I had taken some dried poke root over to Coy Ham’s store and ran into Tom Roten a drummer from Wilkes county. Tom came by to pick up the roots and herbs that Coy had taken in on trade. I helped Tom unload a sixty gallon barrel. It was blackberry season and Coy would pay five cents per gallon. He would not pay you cash money; you had to take the value of the berries in trade on merchandise. At the time, I had no idea what Tom paid Coy for the berries.
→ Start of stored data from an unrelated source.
What follows belongs to an exercise in optimizing a design on an open flow for small area and few clock cycles per item; a production flow would make more cautious choices.
In this exercise RTL edits were held to simulation tests only and were not proved equivalent to the original.
Power is estimated from default activity; no workload was simulated.

**flow/config.mk**
```make
export PLATFORM = sky130hd
export DESIGN_NAME = lse_add_top
export DESIGN_NICKNAME = lse_add_top
export VERILOG_FILES = /design/flow/design.v
export SDC_FILE = /design/flow/constraint.sdc
export NUM_CORES = 4
export LEC_CHECK = 0
export CAP_MARGIN = 20
export CORE_MARGIN = 2
export CORE_UTILIZATION = 40
export SLEW_MARGIN = 20
```
**flow/constraint.sdc**
```tcl
create_clock -name core_clock -period 5.0 [get_ports {clk}]
set_input_delay 1.0000 -clock core_clock [delete_from_list [all_inputs] [get_ports {clk}]]
set_output_delay 1.0000 -clock core_clock [all_outputs]
set_load 0.01 [all_outputs]
```
**flow/design.v**
```verilog
module lse_add_pipe #(
   parameter  int WIDTH         = 24,
   parameter  int LUT_SIZE      = 1024,
   parameter  int LUT_PRECISION = 10,
   parameter  int DIFF_SHIFT    = 0,
   parameter  int STAT_WIDTH    = 32,
   localparam int AW            = $clog2(LUT_SIZE)
) (
   input  logic                     clk,
   input  logic                     rst_n,
   input  logic                     in_valid,
   output logic                     in_ready,
   input  logic signed [WIDTH-1:0]  in_a,
   input  logic signed [WIDTH-1:0]  in_b,
   input  logic [1:0]               in_mode,
   output logic                     out_valid,
   input  logic                     out_ready,
   output logic signed [WIDTH-1:0]  out_result,
   input  logic                     lut_we,
   input  logic [AW-1:0]            lut_addr,
   input  logic [LUT_PRECISION-1:0] lut_wdata,
   output logic [STAT_WIDTH-1:0]    stat_ops,
   output logic [STAT_WIDTH-1:0]    stat_sat
);
   localparam logic [WIDTH-1:0] NEG_INF  = {1'b1, {(WIDTH-1){1'b0}}};
   localparam logic [WIDTH:0]   LUT_LIM  = (WIDTH+1)'(LUT_SIZE);
   localparam logic [AW:0]      ADDR_LIM = (AW+1)'(LUT_SIZE);
   function automatic logic [5:0] fld6_max(input logic [5:0] a, input logic [5:0] b);
      if (a == 6'h20)      fld6_max = b;
      else if (b == 6'h20) fld6_max = a;
      else                 fld6_max = ($signed(a) > $signed(b)) ? a : b;
   endfunction
   function automatic logic [11:0] fld12_max(input logic [11:0] a, input logic [11:0] b);
      if (a == 12'h800)      fld12_max = b;
      else if (b == 12'h800) fld12_max = a;
      else                   fld12_max = ($signed(a) > $signed(b)) ? a : b;
   endfunction
   function automatic logic [WIDTH-1:0] lane6_max(input logic [WIDTH-1:0] a, input logic [WIDTH-1:0] b);
      logic [WIDTH-1:0] r;
      r = '0;
      for (int l = 0; l < WIDTH/6; l++) r[l*6 +: 6] = fld6_max(a[l*6 +: 6], b[l*6 +: 6]);
      lane6_max = r;
   endfunction
   function automatic logic [WIDTH-1:0] lane12_max(input logic [WIDTH-1:0] a, input logic [WIDTH-1:0] b);
      logic [WIDTH-1:0] r;
      r = '0;
      for (int l = 0; l < WIDTH/12; l++) r[l*12 +: 12] = fld12_max(a[l*12 +: 12], b[l*12 +: 12]);
      lane12_max = r;
   endfunction
   function automatic logic sat_ovf(input logic signed [WIDTH:0] s);
      sat_ovf = !s[WIDTH] && s[WIDTH-1];
   endfunction
   function automatic logic signed [WIDTH-1:0] sat_pos(input logic signed [WIDTH:0] s);
      if (sat_ovf(s)) sat_pos = {1'b0, {(WIDTH-1){1'b1}}};
      else            sat_pos = s[WIDTH-1:0];
   endfunction
   logic                     r_vld_p1, r_vld_p2, r_vld_p3;
   logic signed [WIDTH-1:0]  r_mx_p1, r_mx_p2, r_res_p3;
   logic [AW-1:0]            r_idx_p1;
   logic                     r_cor_en_p1;
   logic [LUT_PRECISION-1:0] r_corr_p2;
   logic [LUT_PRECISION-1:0] r_lut [LUT_SIZE];
   logic w_s1_load, w_s1_adv, w_s2_load, w_s2_adv, w_s3_load;
   assign w_s3_load = !r_vld_p3 || out_ready;
   assign w_s2_adv  = r_vld_p2 && w_s3_load;
   assign w_s2_load = !r_vld_p2 || w_s2_adv;
   assign w_s1_adv  = r_vld_p1 && w_s2_load;
   assign w_s1_load = !r_vld_p1 || w_s1_adv;
   assign in_ready   = w_s1_load;
   assign out_valid  = r_vld_p3;
   assign out_result = r_res_p3;
   logic signed [WIDTH-1:0] w_a, w_b, w_mx, w_mn, w_sel;
   logic [WIDTH-1:0]        w_d, w_idx_full, w_pk;
   logic                    w_a_ninf, w_b_ninf, w_packed, w_cor_en;
   assign w_a        = in_a;
   assign w_b        = in_b;
   assign w_a_ninf   = (w_a == NEG_INF);
   assign w_b_ninf   = (w_b == NEG_INF);
   assign w_packed   = (in_mode == 2'b01) || (in_mode == 2'b10);
   assign w_mx       = (w_a >= w_b) ? w_a : w_b;
   assign w_mn       = (w_a >= w_b) ? w_b : w_a;
   assign w_d        = w_mx - w_mn;
   assign w_idx_full = w_d >> DIFF_SHIFT;
   assign w_pk       = (in_mode == 2'b01) ? lane6_max(w_a, w_b) : lane12_max(w_a, w_b);
   assign w_cor_en   = !w_packed && !w_a_ninf && !w_b_ninf && ({1'b0, w_idx_full} < LUT_LIM);
   always_comb begin
      w_sel = w_mx;
      if (w_packed)      w_sel = w_pk;
      else if (w_a_ninf) w_sel = w_b;
      else if (w_b_ninf) w_sel = w_a;
   end
   logic signed [WIDTH:0] w_sum;
   assign w_sum = {r_mx_p2[WIDTH-1], r_mx_p2} + {{(WIDTH+1-LUT_PRECISION){1'b0}}, r_corr_p2};
   always_ff @(posedge clk or negedge rst_n) begin
      if (!rst_n) begin
         r_vld_p1 <= 1'b0;
         r_vld_p2 <= 1'b0;
         r_vld_p3 <= 1'b0;
         r_res_p3 <= '0;
      end else begin
         if (w_s1_load) r_vld_p1 <= in_valid;
         if (w_s2_load) r_vld_p2 <= r_vld_p1;
         if (w_s3_load) r_vld_p3 <= r_vld_p2;
         if (w_s3_load && r_vld_p2) r_res_p3 <= sat_pos(w_sum);
      end
   end
   always_ff @(posedge clk) begin
      if (w_s1_load && in_valid) begin
         r_mx_p1     <= w_sel;
         r_idx_p1    <= w_idx_full[AW-1:0];
         r_cor_en_p1 <= w_cor_en;
      end
      if (w_s2_load && r_vld_p1) begin
         r_mx_p2   <= r_mx_p1;
         r_corr_p2 <= r_cor_en_p1 ? r_lut[r_idx_p1] : '0;
      end
   end
   always_ff @(posedge clk or negedge rst_n) begin
      if (!rst_n) begin
         for (int i = 0; i < LUT_SIZE; i++) r_lut[i] <= '0;
      end else if (lut_we && ({1'b0, lut_addr} < ADDR_LIM)) begin
         r_lut[lut_addr] <= lut_wdata;
      end
   end
   logic                  r_sat_p3;
   logic [STAT_WIDTH-1:0] r_stat_ops, r_stat_sat;
   always_ff @(posedge clk or negedge rst_n) begin
      if (!rst_n) begin
         r_sat_p3   <= 1'b0;
         r_stat_ops <= '0;
         r_stat_sat <= '0;
      end else begin
         if (w_s3_load && r_vld_p2) r_sat_p3 <= sat_ovf(w_sum);
         if (r_vld_p3 && out_ready) begin
            r_stat_ops <= r_stat_ops + 1'b1;
            if (r_sat_p3) r_stat_sat <= r_stat_sat + 1'b1;
         end
      end
   end
   assign stat_ops = r_stat_ops;
   assign stat_sat = r_stat_sat;
endmodule
module lse_add_top (
   input  logic        clk,
   input  logic        rst_n,
   input  logic        in_valid,
   output logic        in_ready,
   input  logic [23:0] in_a,
   input  logic [23:0] in_b,
   input  logic [1:0]  in_mode,
   output logic        out_valid,
   input  logic        out_ready,
   output logic [23:0] out_result,
   input  logic        lut_we,
   input  logic [6:0]  lut_addr,
   input  logic [9:0]  lut_wdata,
   output logic [31:0] stat_ops,
   output logic [31:0] stat_sat
);
   lse_add_pipe #(
      .WIDTH(24), .LUT_SIZE(128), .LUT_PRECISION(10), .DIFF_SHIFT(0), .STAT_WIDTH(32)
   ) u_pipe (
      .clk(clk), .rst_n(rst_n),
      .in_valid(in_valid), .in_ready(in_ready), .in_a(in_a), .in_b(in_b), .in_mode(in_mode),
      .out_valid(out_valid), .out_ready(out_ready), .out_result(out_result),
      .lut_we(lut_we), .lut_addr(lut_addr), .lut_wdata(lut_wdata),
      .stat_ops(stat_ops), .stat_sat(stat_sat)
   );
endmodule
```
**flow/run.sh**
```bash
#!/bin/bash
# synth_recipe.tcl (not shown) runs the flow's synth.tcl, then flattens the netlist and writes it again
# the make line also repeats each setting of config.mk as NAME=value (left out here)
make -C /OpenROAD-flow-scripts/flow DESIGN_CONFIG=/design/flow/config.mk WORK_HOME=/design/flow/orfs CLKGATE_MAP_FILE= SYNTH_SCRIPT=/design/flow/synth_recipe.tcl finish
```
==> notes.md <==
what timing repair did:
action | 4_1_cts | 5_1_grt
endpoints found under the hold margin | 0 | 0
gates resized for setup | 0 | 1
setup endpoints to repair | 0 | 1
state kept, by name (all words and copies together), names as in the netlist:
signal / flops
u_pipe.r_vld_p1: 1
u_pipe.r_sat_p3: 1
u_pipe.r_cor_en_p1: 1
u_pipe.r_vld_p3: 1
u_pipe.r_vld_p2: 1
u_pipe.r_idx_p1: 7
u_pipe.r_mx_p2: 24
u_pipe.r_corr_p2: 10
u_pipe.r_stat_sat: 32
u_pipe.r_lut: 1280
u_pipe.r_res_p3: 24
u_pipe.r_stat_ops: 32
u_pipe.r_mx_p1: 24
per-stage QoR:
step / TNS, ps / setup slack (ps) / total power, mW / utilization / cells
2_1_floorplan: 0 / 414 / 15.0 / - / 4992
3_3_place_gp: -414 / -414 / 16.7 / 0.458 / 7742
3_5_place_dp: -496 / -496 / 16.8 / 0.458 / 7742
4_1_cts: 0 / 364 / 29.1 / 0.493 / 8034
5_1_grt: 0 / 53.4 / 29.9 / 0.493 / 8035
6_report: 0 / 341 / 29.1 / 0.493 / 8047
synthesized netlist by cell type (6+ instances only):
| cell type | number |
|---|---|
| o21ai_0 | 62 |
| a222oi_1 | 11 |
| and3_1 | 21 |
| o21ai_1 | 10 |
| a31oi_1 | 14 |
| xnor2_1 | 57 |
| buf_1 | 8 |
| and2_1 | 19 |
| xor2_1 | 31 |
| nor2b_1 | 23 |
| a22o_1 | 136 |
| nor2_1 | 290 |
| o211ai_1 | 14 |
| a21oi_1 | 71 |
| dfrtp_1 | 1372 |
| clkbuf_1 | 226 |
| ha_1 | 41 |
| a221oi_1 | 141 |
| buf_2 | 16 |
| or3_1 | 7 |
| nor3_1 | 38 |
| a211oi_1 | 7 |
| o22ai_1 | 7 |
| mux2_2 | 1284 |
| or4_1 | 6 |
| nor4_1 | 41 |
| nand3_1 | 114 |
| a21boi_0 | 6 |
| nand2b_1 | 13 |
| edfxtp_1 | 66 |
| mux2i_1 | 9 |
| nand4_1 | 110 |
| a21o_1 | 12 |
| inv_1 | 55 |
| nand2_1 | 194 |
| a22oi_1 | 353 |
| nand3b_1 | 8 |
layer usage:
metal,wire [µm],share of wire,GRT usage,vias up
li1,-,-,-,20352
met1,134000,0.40,0.536,27974
met2,131000,0.39,0.533,3580
met3,45500,0.14,0.171,995
met4,24900,0.074,0.246,24
met5,296,0.00088,0.00654,-
logic make-up after synthesis:
family / count (synthesis)
AO/OA/AOI/OAI: 897
XOR/XNOR: 88
adder cells (fa/ha/maj): 42
buffers and inverters: 311
flip-flops: 1438
multiplexers: 1295
AND/OR/NAND/NOR: 921
critical path, delay by kind of cell:
family	cells	cell delay, ps
AOI/OAI and AO/OA	7	1520
muxes	1	200
buffers and inverters	3	670
and+or+nand+nor	6	1360
adders and majority gates	2	530
power breakdown:
| part | switching, mW | total [mW] | internal [mW] |
|---|---|---|---|
| Sequential | 0.613 | 13.4 | 12.7 |
| Combinational | 1.92 | 3.34 | 1.42 |
| Clock | 5.24 | 12.4 | 7.17 |
| Total | 7.77 | 29.1 | 21.3 |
After Coy and Tom settled up I helped Tom load his truck. While we were working I started telling Tom what a good blackberry picker I was but I didn’t bother because I couldn’t make wages at five cents per gallon. Tom sure surprised me when he said "I’ll tell you what I’ll do. If you will promise to pick a barrel of berries, I’ll pay you cash on the barrel head, ten cents per gallon. That’s six dollars for a full barrel of berries." I took him up on that deal faster than stink gets on cow manure!
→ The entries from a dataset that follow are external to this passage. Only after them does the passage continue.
Context: an optimization exercise on an open-source flow, tuned for small area. The choices shown serve that exercise and are no tape-out recipe. The RTL was checked by simulation tests, not by an equivalence proof against the original design. Power and IR drop assume default switching activity.

==> pepper: inputs <==
==> flow/design.v <==
`default_nettype none
package laser_pkg;
    localparam int COORD_W = 4;
    localparam int GRID_SIZE = 16;
    localparam int NUM_POINTS = 40;
    localparam int CAND_W = 8;
    localparam int CNT_W = 6;
    localparam int LANES = 3;
    localparam int SWEEP = 14;
    localparam logic [9:0] SEQ_START = 10'd216;    
    localparam logic [9:0] SEQ_LAST  = 10'd772;    
    typedef logic [COORD_W-1:0] coord_t;
    typedef logic [CNT_W-1:0] count_t;
endpackage
`default_nettype wire
`timescale 1ns/100ps
`default_nettype none
import laser_pkg::*;
module point_store
(
    input  logic        CLK,
    input  logic        load,
    input  laser_pkg::coord_t      wr_x,
    input  laser_pkg::coord_t      wr_y,
    output logic [laser_pkg::LANES-1:0][laser_pkg::COORD_W-1:0] tap_x,
    output logic [laser_pkg::LANES-1:0][laser_pkg::COORD_W-1:0] tap_y
);
    logic [NUM_POINTS-1:0][COORD_W-1:0] mem_x;
    logic [NUM_POINTS-1:0][COORD_W-1:0] mem_y;
    always_ff @(posedge CLK)
    begin
        mem_x[0] <= load ? wr_x : mem_x[NUM_POINTS-1];
        mem_y[0] <= load ? wr_y : mem_y[NUM_POINTS-1];
        for (int i = 1; i < NUM_POINTS; i++)
        begin
            mem_x[i] <= mem_x[i-1];
            mem_y[i] <= mem_y[i-1];
        end
    end
    always_comb
    begin
        for (int l = 0; l < LANES; l++)
        begin
            tap_x[l] = mem_x[NUM_POINTS-1-SWEEP*l];
            tap_y[l] = mem_y[NUM_POINTS-1-SWEEP*l];
        end
    end
endmodule
`default_nettype wire
`timescale 1ns/100ps
`default_nettype none
import laser_pkg::*;
module coverage_counter
(
    input  logic    CLK,
    input  logic [laser_pkg::LANES-1:0][laser_pkg::COORD_W-1:0] tap_x,
    input  logic [laser_pkg::LANES-1:0][laser_pkg::COORD_W-1:0] tap_y,
    input  logic [laser_pkg::LANES-1:0] lane_on,
    input  laser_pkg::coord_t  row,
    input  logic    clear,
    input  logic    second_pass,
    input  laser_pkg::coord_t  c1_x,
    input  laser_pkg::coord_t  c1_y,
    output logic [laser_pkg::GRID_SIZE-1:0][laser_pkg::CNT_W-1:0] cnt
);
    function automatic logic [3:0] near(laser_pkg::coord_t a, laser_pkg::coord_t b);
        logic [1:0] ah, bh, al, bl;
        logic       hz, hp, hm, eq, e3, lem2, gep2, lt, gt;
        ah   = a[3:2];
        bh   = b[3:2];
        al   = a[1:0];
        bl   = b[1:0];
        hz   = (ah == bh);
        hp   = (ah == bh + 2'd1) && (bh != 2'd3);
        hm   = (bh == ah + 2'd1) && (ah != 2'd3);
        eq   = (al == bl);
        lt   = (al < bl);
        gt   = (al > bl);
        e3   = (al == 2'd3 && bl == 2'd0) || (al == 2'd0 && bl == 2'd3);
        lem2 = (al == 2'd0 && bl[1]) || (al == 2'd1 && bl == 2'd3);
        gep2 = (bl == 2'd0 && al[1]) || (bl == 2'd1 && al == 2'd3);
        near[0] = hz && eq;
        near[1] = (hz && !e3) || (hp && lem2) || (hm && gep2);
        near[2] = hz || (hp && lt) || (hm && gt);
        near[3] = hz || (hp && !gt) || (hm && !lt);
    endfunction
    function automatic logic within_radius(laser_pkg::coord_t ax, laser_pkg::coord_t ay, laser_pkg::coord_t bx, laser_pkg::coord_t by);
        logic [3:0] nx;
        logic [3:0] ny;
        nx = near(ax, bx);
        ny = near(ay, by);
        within_radius = (ny[3] && nx[0]) || (ny[2] && nx[1]) || (ny[1] && nx[2]) || (ny[0] && nx[3]);
    endfunction
    logic [LANES-1:0][GRID_SIZE-1:0] mark;
    always_comb
    begin
        for (int l = 0; l < LANES; l++)
        begin
            logic [3:0] ny;
            logic       live;
            ny   = near(tap_y[l], row);
            live = lane_on[l] && !(second_pass && within_radius(tap_x[l], tap_y[l], c1_x, c1_y));
            for (int j = 0; j < GRID_SIZE; j++)
            begin
                logic [3:0] nx;
                nx = near(tap_x[l], COORD_W'(j));
                mark[l][j] = live && ((ny[3] && nx[0]) || (ny[2] && nx[1]) || (ny[1] && nx[2]) || (ny[0] && nx[3]));
            end
        end
    end
    always_ff @(posedge CLK)
    begin
        for (int j = 0; j < GRID_SIZE; j++)
        begin
            cnt[j] <= (clear ? CNT_W'(0) : cnt[j]) + CNT_W'(mark[0][j]) + CNT_W'(mark[1][j]) + CNT_W'(mark[2][j]);
        end
    end
endmodule
`default_nettype wire
`timescale 1ns/100ps
`default_nettype none
import laser_pkg::*;
module best_center_tracker
(
    input  logic    CLK,
    input  logic [laser_pkg::GRID_SIZE-1:0][laser_pkg::CNT_W-1:0] cnt,
    input  laser_pkg::coord_t  row,
    input  logic    rank,
    input  logic    keep_c1,
    output logic [laser_pkg::CAND_W-1:0] best_idx,
    output logic [laser_pkg::CAND_W-1:0] c1_idx
);
    laser_pkg::count_t  best_cnt;
    logic [GRID_SIZE-1:0] alive;
    laser_pkg::count_t    row_cnt;
    logic [3:0]           row_col;
    logic                 take;
    always_comb
    begin
        alive = '1;
        for (int b = CNT_W - 1; b >= 0; b--)
        begin
            logic any;
            any = 1'b0;
            for (int j = 0; j < GRID_SIZE; j++)
                any = any | (alive[j] & cnt[j][b]);
            row_cnt[b] = any;
            for (int j = 0; j < GRID_SIZE; j++)
                alive[j] = alive[j] & (cnt[j][b] | !any);
        end
        row_col = 4'd0;
        for (int j = GRID_SIZE - 1; j >= 0; j--)
            if (alive[j])
                row_col = 4'(j);
    end
    assign take = (row == 4'd0) || (row_cnt > best_cnt);
    always_ff @(posedge CLK)
    begin
        if (rank && take)
        begin
            best_cnt <= row_cnt;
            best_idx <= {row, row_col};
        end
        if (keep_c1)
            c1_idx <= best_idx;
    end
endmodule
`default_nettype wire
`timescale 1ns/100ps
`default_nettype none
import laser_pkg::*;
module laser_ctrl
(
    input  logic        CLK,
    input  logic        RST,
    output logic        load,
    output laser_pkg::coord_t      row,
    output logic [laser_pkg::LANES-1:0] lane_on,
    output logic        clear,
    output logic        rank,
    output logic        keep_c1,
    output logic        second_pass,
    output logic        done
);
    logic [9:0] seq;
    logic       last;
    logic       in_pass;
    logic [3:0] step;
    assign last = seq[9] && seq[8] && seq[2];
    always_ff @(posedge CLK or posedge RST)
    begin
        if (RST)
        begin
            seq  <= SEQ_START;
            done <= 1'b0;
        end
        else
        begin
            seq  <= last ? SEQ_START : seq + 1'b1;
            done <= last;
        end
    end
    assign load        = (seq[9:8] == 2'd0);
    assign second_pass = (seq[9:8] == 2'd2);
    assign in_pass     = (seq[9:8] == 2'd1) || second_pass;
    assign row         = seq[7:4];
    assign step        = seq[3:0];
    assign clear       = (step == 4'd0);
    assign rank        = in_pass && (step == 4'(SWEEP));
    assign keep_c1     = (seq[9:8] == 2'd1) && (seq[7:0] == 8'hff);
    assign lane_on[0]  = in_pass && (step < 4'(SWEEP));
    assign lane_on[1]  = in_pass && (step < 4'(SWEEP));
    assign lane_on[2]  = in_pass && (step < 4'(SWEEP - 2));
endmodule
`default_nettype wire
`timescale 1ns/100ps
`default_nettype none
import laser_pkg::*;
module laser_top
(
    input  logic    CLK,
    input  logic    RST,
    input  laser_pkg::coord_t  x,
    input  laser_pkg::coord_t  y,
    output laser_pkg::coord_t  c1x,
    output laser_pkg::coord_t  c1y,
    output laser_pkg::coord_t  c2x,
    output laser_pkg::coord_t  c2y,
    output logic    done
);
    logic        load;
    laser_pkg::coord_t row;
    logic [LANES-1:0] lane_on;
    logic        clear;
    logic        rank;
    logic        keep_c1;
    logic        second_pass;
    logic [LANES-1:0][COORD_W-1:0] tap_x;
    logic [LANES-1:0][COORD_W-1:0] tap_y;
    logic [GRID_SIZE-1:0][CNT_W-1:0] cnt;
    logic [CAND_W-1:0] best_idx;
    logic [CAND_W-1:0] c1_idx;
    laser_ctrl u_ctrl (
        .CLK, .RST, .load, .row, .lane_on, .clear, .rank, .keep_c1, .second_pass, .done
    );
    point_store u_store (
        .CLK, .load,
        .wr_x (x),
        .wr_y (y),
        .tap_x, .tap_y
    );
    coverage_counter u_counter (
        .CLK, .tap_x, .tap_y, .lane_on, .row, .clear, .second_pass,
        .c1_x (c1_idx[3:0]),
        .c1_y (c1_idx[7:4]),
        .cnt
    );
    best_center_tracker u_tracker (
        .CLK, .cnt, .row, .rank, .keep_c1, .best_idx, .c1_idx
    );
    assign c1x = done ? c1_idx[3:0] : '0;
    assign c1y = done ? c1_idx[7:4] : '0;
    assign c2x = done ? best_idx[3:0] : '0;
    assign c2y = done ? best_idx[7:4] : '0;
endmodule
`default_nettype wire
==> flow/run.sh <==
#!/bin/bash
# synth_recipe.tcl (not shown) runs the flow's synth.tcl, then flattens the netlist and writes it again
# the make line also repeats each setting of config.mk as NAME=value (left out here)
make -C /OpenROAD-flow-scripts/flow DESIGN_CONFIG=/design/flow/config.mk WORK_HOME=/design/flow/orfs CLKGATE_MAP_FILE= SYNTH_SCRIPT=/design/flow/synth_recipe.tcl finish
==> flow/config.mk <==
export PLATFORM = sky130hd
export DESIGN_NAME = laser_top
export DESIGN_NICKNAME = laser_top
export VERILOG_FILES = /design/flow/design.v
export SDC_FILE = /design/flow/constraint.sdc
export NUM_CORES = 4
export LEC_CHECK = 0
export CAP_MARGIN = 20
export CORE_MARGIN = 2
export CORE_UTILIZATION = 40
export CTS_BUF_LIST = sky130_fd_sc_hd__clkbuf_4 sky130_fd_sc_hd__clkbuf_8
export CTS_CLUSTER_DIAMETER = 40
export CTS_CLUSTER_SIZE = 10
export SLEW_MARGIN = 20
==> flow/constraint.sdc <==
create_clock -name core_clock -period 12.0 [get_ports {CLK}]
set_input_delay 2.4000 -clock core_clock [delete_from_list [all_inputs] [get_ports {CLK}]]
set_output_delay 2.4000 -clock core_clock [all_outputs]
set_load 0.01 [all_outputs]
==> inputs of maple, as changes to pepper <==
==> flow/flow/run.sh (new file) <==
#!/bin/bash
# Standard layout, logged to a file of its own.
bash standard.sh > standard.log 2>&1
==> flow/standard.sh (new file) <==
#!/bin/bash
# synth_recipe.tcl (not shown) runs the flow's synth.tcl, then flattens the netlist and writes it again
# the make line also repeats each setting of config.mk as NAME=value (left out here)
make -C /OpenROAD-flow-scripts/flow DESIGN_CONFIG=/design/flow/config.mk WORK_HOME=/design/flow/orfs CLKGATE_MAP_FILE= SYNTH_SCRIPT=/design/flow/synth_recipe.tcl "${@:-finish}"
CTS_BUF_LIST = default   (was sky130_fd_sc_hd__clkbuf_4 sky130_fd_sc_hd__clkbuf_8)
CTS_CLUSTER_DIAMETER = default   (was 40)
CTS_CLUSTER_SIZE = default   (was 10)
removed: flow/run.sh
==> inputs of cedar, as changes to pepper <==
CTS_BUF_LIST = sky130_fd_sc_hd__clkbuf_8   (was sky130_fd_sc_hd__clkbuf_4 sky130_fd_sc_hd__clkbuf_8)
CTS_CLUSTER_DIAMETER = 50   (was 40)
CTS_CLUSTER_SIZE = 16   (was 10)
==> comparison table <==
Status: pepper timing/DRC/antenna clean; maple timing/DRC/antenna clean; cedar timing/DRC/antenna clean
Finished layout cell area: pepper 20840 sq um; maple 20990 sq um; cedar 20340 sq um
Routed wire length: pepper 50.71 mm; maple 51.02 mm; cedar 50.35 mm
Power Density: pepper 145.2 nW/um^2; maple 149.7 nW/um^2; cedar 131.5 nW/um^2
Global-route met1 utilization: pepper 31.86%; maple 32.27%; cedar 31.95%
Area overhead of the layout relative to synthesis: pepper 11.81%; maple 12.60%; cedar 9.149%
FILL cells: pepper 4435; maple 4398; cedar 4487
Net count reported at finish: pepper 2076; maple 2056; cedar 2054
Minimum clock period after layout: pepper 8700 ps; maple 8705 ps; cedar 8721 ps
Post-route non-filler standard cell count: pepper 2587; maple 2569; cedar 2554
Hold slack final: pepper 314.5 ps; maple 298.2 ps; cedar 309.9 ps
Sequential share of power: pepper 52.2%; maple 50.3%; cedar 59.0%
CP startpoint: pepper u_counter.cnt[11]$_DFF_P_; maple u_counter.cnt[5]$_DFF_P_; cedar u_counter.cnt[23]$_DFF_P_
Fin Clk Skew: pepper 36.26 ps; maple 37.62 ps; cedar 30.95 ps
Global routing usage on met2: pepper 31.12%; maple 31.47%; cedar 31.00%
Share of cell area taken by flip-flops and latches: pepper 44.47%; maple 44.16%; cedar 45.56%
Capture instance of the worst register-to-register path: pepper u_tracker.best_idx[3]$_SDFFCE_PP0P_; maple u_tracker.best_cnt[0]$_DFFE_PP_; cedar u_tracker.best_cnt[0]$_DFFE_PP_
Period Utilization, post-route: pepper 72.50%; maple 72.55%; cedar 72.68%
Worst Hold Path EP: pepper u_store.mem_y[43]$_DFF_P_; maple u_store.mem_x[157]$_DFF_P_; cedar u_store.mem_y[112]$_DFF_P_
Mean number of vias per cell: pepper 5.524; maple 5.532; cedar 5.546
Static leakage: pepper 8.656 nW; maple 8.700 nW; cedar 8.402 nW
CTS H-tree lvls: pepper 3; maple 2; cedar 2
Power attributed to the clock group: pepper 0.00132 W; maple 0.00143 W; cedar 0.000965 W
Switching part of the total: pepper 22.76%; maple 23.52%; cedar 24.69%
Final cell utilization of the core: pepper 45.05%; maple 45.37%; cedar 43.98%

re-timing with driven ports:
The flow's constraints put no driver on any port. The routed layouts listed below were extracted and timed again, unchanged, in two steps.
Step 1, drivers: a clkbuf_16 drives CLK and a buf_2 each remaining input, both assumed.
Step 2 also shifts input and output timing later by t, the mid clock arrival at the registers, as if the neighbouring blocks saw the same clock.
a / b / c = ideal ports / drivers / drivers and shift; a / b = the first two.
run	t, ns	setup slack, ns	hold WS [ns]	worst setup path after step 2	pins driven straight from the clock port
pepper	0.699	3.300 / 3.300 / 3.300	0.314 / 0.314 / 0.314	register to register	1
maple	0.646	3.295 / 3.295 / 3.295	0.298 / 0.298 / 0.298	register to register	1
cedar	0.678	3.279 / 3.279 / 3.279	0.310 / 0.310 / 0.310	register to register	1
After both steps setup and hold are still met in every run listed.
We shook hands on the deal and Tom gave me a ride home and dropped an empty barrel at our house where we rolled it to the back of the woodshed. "Remember, we made a deal on a full barrel of berries" Tom yelled as he drove away.
I picked blackberries from daylight until dark every day with the exception of Sunday. When I poured berries into the barrel on the third day it was half full. When I looked the next morning the berries had packed down and were starting to ferment. That barrel was only a quarter full!
Each day I kept putting berries in and they kept packing down. I kept picking and pouring! Ten days later when Tom drove up in his truck that barrel was full to the brim. I had actually put one hundred and twenty gallons of loose berries into that sixty gallon barrel! It was smelling to high heavens!
In the meantime, Preacher Taylor from over towards the White Top Mountain had come by and smelled those blackberries fermenting in that barrel. He told me that I would, more that likely, split hell wide open because those berries would be used to make wine and strong drink. He went on about being deceived, raising a ruckus and fornicating with your own off-spring.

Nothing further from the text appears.